### The problem
Send back every record exactly.

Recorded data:

════════════════════

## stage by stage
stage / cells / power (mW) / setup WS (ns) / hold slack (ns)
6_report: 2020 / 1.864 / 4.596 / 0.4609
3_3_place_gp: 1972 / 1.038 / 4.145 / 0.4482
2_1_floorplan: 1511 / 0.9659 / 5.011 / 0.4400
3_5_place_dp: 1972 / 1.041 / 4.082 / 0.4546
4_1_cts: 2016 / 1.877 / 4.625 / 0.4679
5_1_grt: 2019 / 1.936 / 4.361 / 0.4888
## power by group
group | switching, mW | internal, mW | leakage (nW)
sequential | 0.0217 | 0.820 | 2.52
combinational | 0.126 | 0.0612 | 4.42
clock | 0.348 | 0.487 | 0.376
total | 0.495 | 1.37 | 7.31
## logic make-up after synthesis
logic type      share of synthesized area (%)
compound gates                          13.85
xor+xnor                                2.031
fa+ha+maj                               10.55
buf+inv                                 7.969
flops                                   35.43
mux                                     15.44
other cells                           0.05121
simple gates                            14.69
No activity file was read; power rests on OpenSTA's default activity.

════════════════════

### Task result
## stage by stage
stage / cells / power (mW) / setup WS (ns) / hold slack (ns)
6_report: 2020 / 1.864 / 4.596 / 0.4609
3_3_place_gp: 1972 / 1.038 / 4.145 / 0.4482
2_1_floorplan: 1511 / 0.9659 / 5.011 / 0.4400
3_5_place_dp: 1972 / 1.041 / 4.082 / 0.4546
4_1_cts: 2016 / 1.877 / 4.625 / 0.4679
5_1_grt: 2019 / 1.936 / 4.361 / 0.4888
## power by group
group | switching, mW | internal, mW | leakage (nW)
sequential | 0.0217 | 0.820 | 2.52
combinational | 0.126 | 0.0612 | 4.42
clock | 0.348 | 0.487 | 0.376
total | 0.495 | 1.37 | 7.31
## logic make-up after synthesis
logic type      share of synthesized area (%)
compound gates                          13.85
xor+xnor                                2.031
fa+ha+maj                               10.55
buf+inv                                 7.969
flops                                   35.43
mux                                     15.44
other cells                           0.05121
simple gates                            14.69
No activity file was read; power rests on OpenSTA's default activity.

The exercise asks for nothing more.